- Required action: Pull every "area" line out of the data below.

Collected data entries

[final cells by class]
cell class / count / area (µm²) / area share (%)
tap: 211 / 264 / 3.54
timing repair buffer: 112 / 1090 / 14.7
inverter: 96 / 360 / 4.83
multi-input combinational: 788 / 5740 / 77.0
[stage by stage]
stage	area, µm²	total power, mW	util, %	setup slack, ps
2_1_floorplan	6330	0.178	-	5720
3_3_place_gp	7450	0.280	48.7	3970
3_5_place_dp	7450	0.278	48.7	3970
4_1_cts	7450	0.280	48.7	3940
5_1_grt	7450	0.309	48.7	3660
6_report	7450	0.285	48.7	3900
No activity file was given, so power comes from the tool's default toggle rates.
[/design/flow/design.v]
module clock_divider(
    input clk,               
    input reset,             
    output reg clk_1Hz,      
    output reg clk_2Hz,      
    output reg clk_3Hz,      
    output reg clk_10Hz      
);
    reg [26:0] counter_1Hz;
    reg [25:0] counter_2Hz;
    reg [24:0] counter_3Hz;
    reg [23:0] counter_10Hz;
    localparam COUNT_1HZ = 50_000_000;   
    localparam COUNT_2HZ = 25_000_000;   
    localparam COUNT_3HZ = 16_666_666;   
    localparam COUNT_10HZ = 5_000_000;   
    always @(posedge clk or posedge reset) begin
        if (reset) begin
            counter_1Hz <= 0;
            clk_1Hz <= 0;
        end else begin
            if (counter_1Hz == COUNT_1HZ - 1) begin
                counter_1Hz <= 0;
                clk_1Hz <= ~clk_1Hz;
            end else begin
                counter_1Hz <= counter_1Hz + 1;
            end
        end
    end
    always @(posedge clk or posedge reset) begin
        if (reset) begin
            counter_2Hz <= 0;
            clk_2Hz <= 0;
        end else begin
            if (counter_2Hz == COUNT_2HZ - 1) begin
                counter_2Hz <= 0;
                clk_2Hz <= ~clk_2Hz;
            end else begin
                counter_2Hz <= counter_2Hz + 1;
            end
        end
    end
    always @(posedge clk or posedge reset) begin
        if (reset) begin
            counter_3Hz <= 0;
            clk_3Hz <= 0;
        end else begin
            if (counter_3Hz == COUNT_3HZ - 1) begin
                counter_3Hz <= 0;
                clk_3Hz <= ~clk_3Hz;
            end else begin
                counter_3Hz <= counter_3Hz + 1;
            end
        end
    end
    always @(posedge clk or posedge reset) begin
        if (reset) begin
            counter_10Hz <= 0;
            clk_10Hz <= 0;
        end else begin
            if (counter_10Hz == COUNT_10HZ - 1) begin
                counter_10Hz <= 0;
                clk_10Hz <= ~clk_10Hz;
            end else begin
                counter_10Hz <= counter_10Hz + 1;
            end
        end
    end
endmodule
==> flow/design.v <==
module seven_segment_controller(
    input clk,                       
    input reset,                     
    input display_mode,              
    input [31:0] display_value,      
    input says_showing,              
    input [2:0] current_round,       
    input [2:0] highest_round,       
    output reg [6:0] seg,            
    output reg [3:0] an              
);
    localparam CHAR_0 = 7'b1000000;
    localparam CHAR_1 = 7'b1111001;
    localparam CHAR_2 = 7'b0100100;
    localparam CHAR_3 = 7'b0110000;
    localparam CHAR_4 = 7'b0011001;
    localparam CHAR_5 = 7'b0010010;
    localparam CHAR_6 = 7'b0000010;
    localparam CHAR_7 = 7'b1111000;
    localparam CHAR_8 = 7'b0000000;
    localparam CHAR_9 = 7'b0010000;
    localparam CHAR_A = 7'b0001000;
    localparam CHAR_B = 7'b0000011;
    localparam CHAR_C = 7'b1000110;
    localparam CHAR_D = 7'b0100001;
    localparam CHAR_E = 7'b0000110;
    localparam CHAR_F = 7'b0001110;
    localparam CHAR_G = 7'b0010000;  
    localparam CHAR_H = 7'b0001001;
    localparam CHAR_I = 7'b1111001;  
    localparam CHAR_J = 7'b1100001;
    localparam CHAR_K = 7'b0001010;
    localparam CHAR_L = 7'b1000111;
    localparam CHAR_M = 7'b0101010;  
    localparam CHAR_N = 7'b0101011;  
    localparam CHAR_O = 7'b1000000;  
    localparam CHAR_P = 7'b0001100;
    localparam CHAR_Q = 7'b0011000;
    localparam CHAR_R = 7'b0101111;  
    localparam CHAR_S = 7'b0010010;  
    localparam CHAR_T = 7'b0000111;
    localparam CHAR_U = 7'b1000001;
    localparam CHAR_V = 7'b1100011;  
    localparam CHAR_W = 7'b1010101;  
    localparam CHAR_X = 7'b0001001;  
    localparam CHAR_Y = 7'b0010001;
    localparam CHAR_Z = 7'b0100100;  
    localparam CHAR_BLANK = 7'b1111111;
    reg [16:0] refresh_counter;       
    reg [1:0] digit_select;           
    reg [7:0] ascii_to_display[3:0];  
    reg [6:0] segments[3:0];          
    always @(posedge clk or posedge reset) begin
        if (reset) begin
            refresh_counter <= 0;
            digit_select <= 0;
        end else begin
            refresh_counter <= refresh_counter + 1;
            if (refresh_counter >= 100000) begin  
                refresh_counter <= 0;
                digit_select <= digit_select + 1;
            end
        end
    end
    always @(posedge clk or posedge reset) begin
        if (reset) begin
            ascii_to_display[0] <= 8'h00;
            ascii_to_display[1] <= 8'h00;
            ascii_to_display[2] <= 8'h00;
            ascii_to_display[3] <= 8'h00;
        end else begin
            if (display_mode == 0) begin  
                if (says_showing) begin
                    ascii_to_display[3] <= display_value[31:24];  
                    ascii_to_display[2] <= display_value[23:16];  
                    ascii_to_display[1] <= display_value[15:8];   
                    ascii_to_display[0] <= display_value[7:0];    
                end else if (display_value != 0) begin
                    if (display_value >= 32'h20 && display_value <= 32'h7A) begin  
                        ascii_to_display[3] <= 8'h00;
                        ascii_to_display[2] <= 8'h00;
                        ascii_to_display[1] <= 8'h00;
                        ascii_to_display[0] <= display_value[15:8];  
                    end else begin
                        ascii_to_display[3] <= 8'h00;
                        ascii_to_display[2] <= 8'h00;
                        ascii_to_display[1] <= 8'h00;
                        ascii_to_display[0] <= 8'h30 + display_value[3:0];  
                    end
                end else begin
                    ascii_to_display[3] <= 8'h00;
                    ascii_to_display[2] <= 8'h00;
                    ascii_to_display[1] <= 8'h00;
                    ascii_to_display[0] <= 8'h00;
                end
            end else begin  
                ascii_to_display[3] <= 8'h00;
                ascii_to_display[2] <= 8'h00;
                ascii_to_display[1] <= 8'h00;
                ascii_to_display[0] <= 8'h30 + highest_round;  
            end
        end
    end
    always @(*) begin
        for (integer i = 0; i < 4; i = i + 1) begin
            case (ascii_to_display[i])
                8'h00: segments[i] = CHAR_BLANK;
                8'h30: segments[i] = CHAR_0;
                8'h31: segments[i] = CHAR_1;
                8'h32: segments[i] = CHAR_2;
                8'h33: segments[i] = CHAR_3;
                8'h34: segments[i] = CHAR_4;
                8'h35: segments[i] = CHAR_5;
                8'h36: segments[i] = CHAR_6;
                8'h37: segments[i] = CHAR_7;
                8'h38: segments[i] = CHAR_8;
                8'h39: segments[i] = CHAR_9;
                8'h41, 8'h61: segments[i] = CHAR_A;  
                8'h42, 8'h62: segments[i] = CHAR_B;  
                8'h43, 8'h63: segments[i] = CHAR_C;  
                8'h44, 8'h64: segments[i] = CHAR_D;  
                8'h45, 8'h65: segments[i] = CHAR_E;  
                8'h46, 8'h66: segments[i] = CHAR_F;  
                8'h47, 8'h67: segments[i] = CHAR_G;  
                8'h48, 8'h68: segments[i] = CHAR_H;  
                8'h49, 8'h69: segments[i] = CHAR_I;  
                8'h4A, 8'h6A: segments[i] = CHAR_J;  
                8'h4B, 8'h6B: segments[i] = CHAR_K;  
                8'h4C, 8'h6C: segments[i] = CHAR_L;  
                8'h4D, 8'h6D: segments[i] = CHAR_M;  
                8'h4E, 8'h6E: segments[i] = CHAR_N;  
                8'h4F, 8'h6F: segments[i] = CHAR_O;  
                8'h50, 8'h70: segments[i] = CHAR_P;  
                8'h51, 8'h71: segments[i] = CHAR_Q;  
                8'h52, 8'h72: segments[i] = CHAR_R;  
                8'h53, 8'h73: segments[i] = CHAR_S;  
                8'h54, 8'h74: segments[i] = CHAR_T;  
                8'h55, 8'h75: segments[i] = CHAR_U;  
                8'h56, 8'h76: segments[i] = CHAR_V;  
                8'h57, 8'h77: segments[i] = CHAR_W;  
                8'h58, 8'h78: segments[i] = CHAR_X;  
                8'h59, 8'h79: segments[i] = CHAR_Y;  
                8'h5A, 8'h7A: segments[i] = CHAR_Z;  
                default: segments[i] = CHAR_BLANK;
            endcase
        end
    end
    always @(*) begin
        case (digit_select)
            2'b00: begin
                an = 4'b1110;   
                seg = segments[0];
            end
            2'b01: begin
                an = 4'b1101;   
                seg = segments[1];
            end
            2'b10: begin
                an = 4'b1011;   
                seg = segments[2];
            end
            2'b11: begin
                an = 4'b0111;   
                seg = segments[3];
            end
        endcase
    end
endmodule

- Answer to the exercise:
cell class / count / area (µm²) / area share (%)
stage	area, µm²	total power, mW	util, %	setup slack, ps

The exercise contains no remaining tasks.